Reputation: 441
There is a class Class
containing an initial empty list list
and a method to add an element to the list. Each time an element was added to the list the whole instance should be saved to disk. So in most cases the already saved data only needs to be extended by the data of the last added element.
Is there an efficient way to achive such a behavior? Deleting the saved data and writing it to disk again seems not to be very efficient. I'm looking for a kind of "update already saved data" like i.e. Git does when doing a commit.
At the moment I save the data using pickle. I prefer to save the whole Class
-instance to not loose the class reference.
from pathlib import Path
class Class():
def __init__(self) -> None:
self.list: list[object] = []
def add_element(self, obj: object, path: Path) -> None:
self.list.append(obj)
# now update already saved data in directory given by `path`
Upvotes: 0
Views: 26
Reputation: 360
You could try a linked list for this task.
Lets say you have elements A B C F G to be added your class.
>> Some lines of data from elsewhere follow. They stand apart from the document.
--- config.mk ---
export PLATFORM = sky130hd
export DESIGN_NAME = fetch_queue
export DESIGN_NICKNAME = d
export VERILOG_FILES = /design/src/rtl/fetch_queue.sv
export SDC_FILE = /design/constraint.sdc
export NUM_CORES = 1
export LEC_CHECK = 0
export ABC_CLOCK_PERIOD_IN_PS = 6900
export CAP_MARGIN = 20
export CORE_ASPECT_RATIO = 0.8
export CORE_UTILIZATION = 50
export CTS_BUF_LIST = sky130_fd_sc_hd__clkbuf_4 sky130_fd_sc_hd__clkbuf_8
export CTS_CLUSTER_SIZE = 16
export DETAILED_ROUTE_END_ITERATION = 6
export MAX_ROUTING_LAYER = met4
export PLACE_DENSITY = 0.71
export REMOVE_ABC_BUFFERS = 1
export SYNTH_ARGS = -nofsm -noshare
export SYNTH_HDL_FRONTEND = slang
export SYNTH_SLANG_ARGS = --single-unit
export TNS_END_PERCENT = 100
--- constraint.sdc ---
create_clock -name clk -period 6.9 [get_ports clk]
set_input_delay 1.035 -clock clk [delete_from_list [all_inputs] [get_ports clk]]
set_output_delay 1.035 -clock clk [all_outputs]
set_load 0.01 [all_outputs]
--- src/rtl/fetch_queue.sv ---
// fetch_queue: decoupling instruction buffer between the 2-wide fetch ROM
// and decode. A circular buffer of DEPTH {address, instruction} entries.
//
// Ports:
//   clk, rst            clock and synchronous active-high reset
//   flush               discard every entry (mispredict / redirect)
//   enq_valid[1:0]      per-slot valid from fetch, bit0 is the older slot
//   enq_addr_0/1        slot addresses
//   enq_inst_0/1        slot instructions
//   enq_ready           room for two entries; fetch holds its PC when low
//   deq_ready           decode consumes every presented valid entry
//   deq_valid[1:0]      bit0 = head valid, bit1 = head+1 valid
//   deq_addr_0/1        head / head+1 addresses (zero when not valid)
//   deq_inst_0/1        head / head+1 instructions (zero when not valid)
//   count               number of occupied entries
module fetch_queue #(
  parameter int ADDR_WIDTH = 32,
  parameter int DATA_WIDTH = 32,
  parameter int DEPTH      = 8
) (
  input  logic                    clk,
  input  logic                    rst,
  input  logic                    flush,
  input  logic [1:0]              enq_valid,
  input  logic [ADDR_WIDTH-1:0]   enq_addr_0,
  input  logic [ADDR_WIDTH-1:0]   enq_addr_1,
  input  logic [DATA_WIDTH-1:0]   enq_inst_0,
  input  logic [DATA_WIDTH-1:0]   enq_inst_1,
  output logic                    enq_ready,
  input  logic                    deq_ready,
  output logic [1:0]              deq_valid,
  output logic [ADDR_WIDTH-1:0]   deq_addr_0,
  output logic [ADDR_WIDTH-1:0]   deq_addr_1,
  output logic [DATA_WIDTH-1:0]   deq_inst_0,
  output logic [DATA_WIDTH-1:0]   deq_inst_1,
  output logic [$clog2(DEPTH):0]  count
);

  localparam int PTR_W = $clog2(DEPTH);
  localparam int CNT_W = PTR_W + 1;

  logic [ADDR_WIDTH-1:0] addr_mem [DEPTH];
  logic [DATA_WIDTH-1:0] inst_mem [DEPTH];

  logic [PTR_W-1:0] head;
  logic [PTR_W-1:0] tail;
  logic [PTR_W-1:0] head_p1;
  logic [PTR_W-1:0] tail_p1;
  logic             enq_fire;
  logic [1:0]       n_enq;
  logic [1:0]       n_deq;

  // Ready looks only at the registered count; a same-cycle dequeue is not
  // credited, so fetch always sees a conservative answer.
  assign enq_ready = (count <= CNT_W'(DEPTH - 2));
  assign deq_valid = {(count >= CNT_W'(2)), (count != '0)};

  // DEPTH is a power of two, so the pointers wrap for free.
  assign head_p1 = head + PTR_W'(1);
  assign tail_p1 = tail + PTR_W'(1);

  assign enq_fire = enq_ready & (|enq_valid);
  assign n_enq    = enq_fire  ? (2'(enq_valid[0]) + 2'(enq_valid[1])) : 2'd0;
  assign n_deq    = deq_ready ? (2'(deq_valid[0]) + 2'(deq_valid[1])) : 2'd0;

  // Data is masked to zero for slots that are not valid.
  assign deq_addr_0 = deq_valid[0] ? addr_mem[head]    : '0;
  assign deq_inst_0 = deq_valid[0] ? inst_mem[head]    : '0;
  assign deq_addr_1 = deq_valid[1] ? addr_mem[head_p1] : '0;
  assign deq_inst_1 = deq_valid[1] ? inst_mem[head_p1] : '0;

  // Storage writes: valid slots are compacted, so a lone slot 1 (after a
  // predicted-taken slot 0) lands at tail just like a lone slot 0 would.
  always_ff @(posedge clk) begin
    if (!rst && !flush && enq_fire) begin
      case (enq_valid)
        2'b01: begin
          addr_mem[tail] <= enq_addr_0;
          inst_mem[tail] <= enq_inst_0;
        end
        2'b10: begin
          addr_mem[tail] <= enq_addr_1;
          inst_mem[tail] <= enq_inst_1;
        end
        2'b11: begin
          addr_mem[tail]    <= enq_addr_0;
          inst_mem[tail]    <= enq_inst_0;
          addr_mem[tail_p1] <= enq_addr_1;
          inst_mem[tail_p1] <= enq_inst_1;
        end
        default: ;
      endcase
    end
  end

  // Pointer and occupancy state. Reset wins over flush, and flush discards
  // any enqueue or dequeue happening in the same cycle.
  always_ff @(posedge clk) begin
    if (rst) begin
      head  <= '0;
      tail  <= '0;
      count <= '0;
    end else if (flush) begin
      head  <= '0;
      tail  <= '0;
      count <= '0;
    end else begin
      head  <= head + PTR_W'(n_deq);
      tail  <= tail + PTR_W'(n_enq);
      count <= count + CNT_W'(n_enq) - CNT_W'(n_deq);
    end
  end

endmodule

==> flow_metrics.py <==
metrics = {
    "synthesis": {
        "ys.flop_type": "edfxtp_1",
        "syn-instance-count": 1867,
        "synth_most_common_cell": "edfxtp_1",
        "synthArstFlopShare": 0,
        "yosys_warnings": 0,
        "synthTopCellsByCount": "512 x edfxtp_1, 437 x mux2_2, 256 x mux4_2, 133 x nand2_1, 77 x nor2_1",
        "syn-cell-area_sq_mm": 0.0307,
        "synth_top_cell_by_area": "edfxtp_1",
        "synth_edf_count": 512,
        "synth_top_area_share": 0.501,
        "synth_seq_cells": 522,
        "ys_seq_area_frac": 0.508,
        "avgSynthCellArea_sq_um": 16.4,
        "synth_area_leaders": "edfxtp_1 50%, mux4_2 19%, mux2_2 16%",
        "synthDistinctLibCells": 42,
    },
    "clock_network": {
        "clk_pin_slew_worst_paths_ns": 0.06,
        "cts_htree_levels": 3,
        "cts_tree": "built",
        "ctsHoldBuffers": 0,
        "max-clock-path-buffers": 3,
        "clk_latency_ns": 0.68,
        "numCtsBuffers": 87,
        "root_buffer": "clkbuf_8",
        "cts_setup_buffers": 0,
        "cts.sink_count": 522,
        "cts_resized": 0,
    },
    "power": {
        "irDropWorstVdd_v": 0.000161,
        "p_leak_nw": 11.1,
        "p_per_area_mw_per_mm2": 276,
    },
    "job": {
        "drv_cap": 0,
    },
    "min_path": {
        "hold_path.class": "reg -> reg",
    },
    "detailed_routing": {
        "route.vias.total": 18861,
        "wirelength_mm": 85.5,
        "drtPass1Iterations": 5,
        "drc": 0,
        "route.antenna.remaining_nets": 0,
        "via_per_inst": 6.25,
        "wl_per_cell_um": 28.3,
        "drtIter0Drc": 1657,
    },
    "timing": {
        "rsz0062_at_grt": "no",
        "maxSlewHeadroom": 0.252,
        "finalMaxSlewViolations": 0,
        "whs_ns": 0.655,
        "worst_pin_slew_ns": 1.12,
        "fin_crit_ns": 5.16,
        "finClkSkew_ns": 0.0309,
        "fin_crit_sh": 0.748,
        "hold_viol": 0,
        "timing.setup.tns_ns": 0,
        "max_freq_mhz": 194,
        "setup_viol": 0,
    },
    "setup_path": {
        "r2r_slack_ns": 2.56,
        "crit_type": "reg -> out",
        "required_ns": 5.86,
        "crit_fanout": 44,
        "end_kind": "output port",
        "critPathLaunchType": "register",
        "cp.arrival_ns": 4.13,
    },
    "placement": {
        "dp_hpwl_mm": 49.3,
        "io_buffers": 268,
        "dp_cells": 2854,
        "routabilityCongestion": 0.839,
    },
    "final_layout": {
        "area_growth_syn_to_layout_pct": 16.7,
        "layout-drive-gt1-share": 0.425,
        "num-nets-final": 2277,
        "final_cells": 3017,
        "final_util": 0.595,
        "fillCellCount": 4554,
    },
    "global_route": {
        "grt_max_degree": 101,
        "grt_usage": 0.286,
        "antenna_found_initial": 11,
        "grt_pass1_wl_mm": 128,
        "grt_pass1_vias": 20116,
        "grt.overflow.total": 0,
    },
    "die": {
        "top_level_ports": 269,
        "core.rowCount": 80,
        "die_y_um": 223,
        "core-area_sq_mm": 0.0602,
        "die_w_um": 279,
        "initial_core_util": 0.510,
        "dieArea_sq_mm": 0.0623,
    },
    "status": {
        "outcome": "finished, final reports clean",
    },
}
==> registers in the layout (all words and copies together), names as in the netlist <==
register	count
addr_mem	256
inst_mem	256
count	4
tail	3
head	3
==> where the power goes <==
| group | internal, mW | leakage, nW | total (mW) | switching (mW) |
|---|---|---|---|---|
| Sequential | 3.56 | 4.70 | 3.63 | 0.0713 |
| Clock | 1.37 | 0.854 | 2.63 | 1.26 |
| Combinational | 1.82 | 5.52 | 3.63 | 1.82 |
==> routing by layer <==
metal | global-route usage | vias to the layer above | share of wire
li1 | - | 8101 | -
met1 | 0.362 | 9893 | 0.41
met2 | 0.471 | 729 | 0.50
met3 | 0.0553 | 138 | 0.069
met4 | 0.0799 | 0 | 0.021
met5 | - | - | 0
==> final cells by class <==
type                            instances  area, sq um  share of cell area
Clock inverter                         30          134             0.00374
Antenna cell                           11         27.5            0.000769
Timing Repair Buffer                  312         3170              0.0886
Inverter                               13         48.8             0.00136
Tap cell                              820         1030              0.0287
Sequential cell                       522        15600               0.436
Multi-Input combinational cell       1188        14300               0.400
Clock buffer                          121         1480              0.0413
==> path summary, 6_finish.rpt <==
| kind | startpoint | endpoint | cells past startpoint |
|---|---|---|---|
| setup / recovery | head[0] | deq_addr_1[2] | 6 |
| hold / removal | tail[2] | tail[2] | 2 |
| setup reg to reg | count[2] | count[2] | 15 |
| hold reg to reg | tail[2] | tail[2] | 2 |
==> layout by cell type (no fill, tap or decap), drive strengths merged <==
master	netlist	final
nand2	133	133
nor3	6	6
xor2	3	3
buf	97	44
mux2	512	512
nor3b	1	1
and3	1	1
a32oi	4	4
ha	16	16
nand3	6	6
mux2i	64	64
and2	9	9
clkinvlp	0	3
mux4	256	256
a31oi	5	5
nor2b	3	3
nor4b	2	2
diode	0	11
xnor2	6	6
clkbuf	47	121
o21ai	1	1
clkinv	0	27
clkdlybuf4s50	0	268
inv	13	13
and4bb	1	1
nor2	78	78
or2	1	1
a21o	2	2
a21oi	73	73
and2b	1	1
a211o	1	1
fa	3	3
dfxtp	10	10
edfxtp	512	512
==> kinds of logic (layout without fill, tap and decap cells) <==
group,after synthesis,count (layout),share of synthesized area
AOI/OAI and AO/OA,86,86,0.0160
adders and majority gates,19,19,0.00849
DFF,522,522,0.508
muxes,832,832,0.401
xor gates and xnor gates,9,9,0.00282
other,0,11,0
and+or+nand+nor,242,242,0.0341
buffers and inverters,157,476,0.0299
==> critical path, stage by stage, from the launching register on <==
cell             delay (ns)
dfxtp_4                0.74
buf_4                  0.69
buf_4                  0.58
mux4_2                 0.59
nand2_1                0.08
a21oi_1                0.11
clkdlybuf4s50_1        0.55
==> through the flow <==
| step | power [mW] | instance area (sq um) | worst slack (ns) |
|---|---|---|---|
| after floorplan | 6.11 | 29800 | -6.32 |
| after global placement | 7.30 | 34100 | 2.33 |
| after detailed placement | 7.34 | 34100 | 2.32 |
| after CTS | 9.97 | 35700 | 1.61 |
| after global routing | 10.3 | 35800 | 1.46 |
| final | 9.89 | 35800 | 1.74 |
Power figures use the tool's default switching activity.
$ cat config.mk
export PLATFORM = sky130hd
export DESIGN_NAME = img_ram_ctrl
export DESIGN_NICKNAME = d
export VERILOG_FILES = /design/src/rtl/img_ram_pkg.sv /design/src/rtl/img_pix_assembler.sv /design/src/rtl/img_ram_ctrl.sv
export SDC_FILE = /design/constraint.sdc
export NUM_CORES = 1
export LEC_CHECK = 0
export BUFFER_PORTS_ARGS = -buffer_cell sky130_fd_sc_hd__clkbuf_2
export CAP_MARGIN = 0
export CORE_ASPECT_RATIO = 0.5
export CORE_MARGIN = 2
export CORE_UTILIZATION = 50
export CTS_CLUSTER_DIAMETER = 80
export DETAILED_ROUTE_END_ITERATION = 10
export PLACE_DENSITY = 0.77
export SLEW_MARGIN = 10
export SYNTH_ARGS = -nofsm -noshare
export SYNTH_HDL_FRONTEND = slang
export SYNTH_SLANG_ARGS = --single-unit
export TNS_END_PERCENT = 30
$ cat constraint.sdc
create_clock -name i_clk_sys -period 2.2 [get_ports i_clk_sys]
set_input_delay 0.44 -clock i_clk_sys [delete_from_list [all_inputs] [get_ports i_clk_sys]]
set_output_delay 0.44 -clock i_clk_sys [all_outputs]
set_load 0.05 [all_outputs]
Your clas should remember first and most recent element. You can add A in a format it pounts to a and next element. Lets call it node
When you add B you update A node and your main object. Then when you add C you only update B node and main object. Then when you add D you only update C node and main object.
So each time you only update last Last node and your object to remember your last node.
Although it still updates your object your object consists of data for only name of 2 objects and you only update the last node so big amonut of data that is stored inside all of your other nodes (other then first and last) are not even reached in this process let alone being deleted and re-writed. So if you have 1 million elements iside your list you only update node for last element to point your freshly added element.
Then you can pickle all the nodes between keeping them same structure.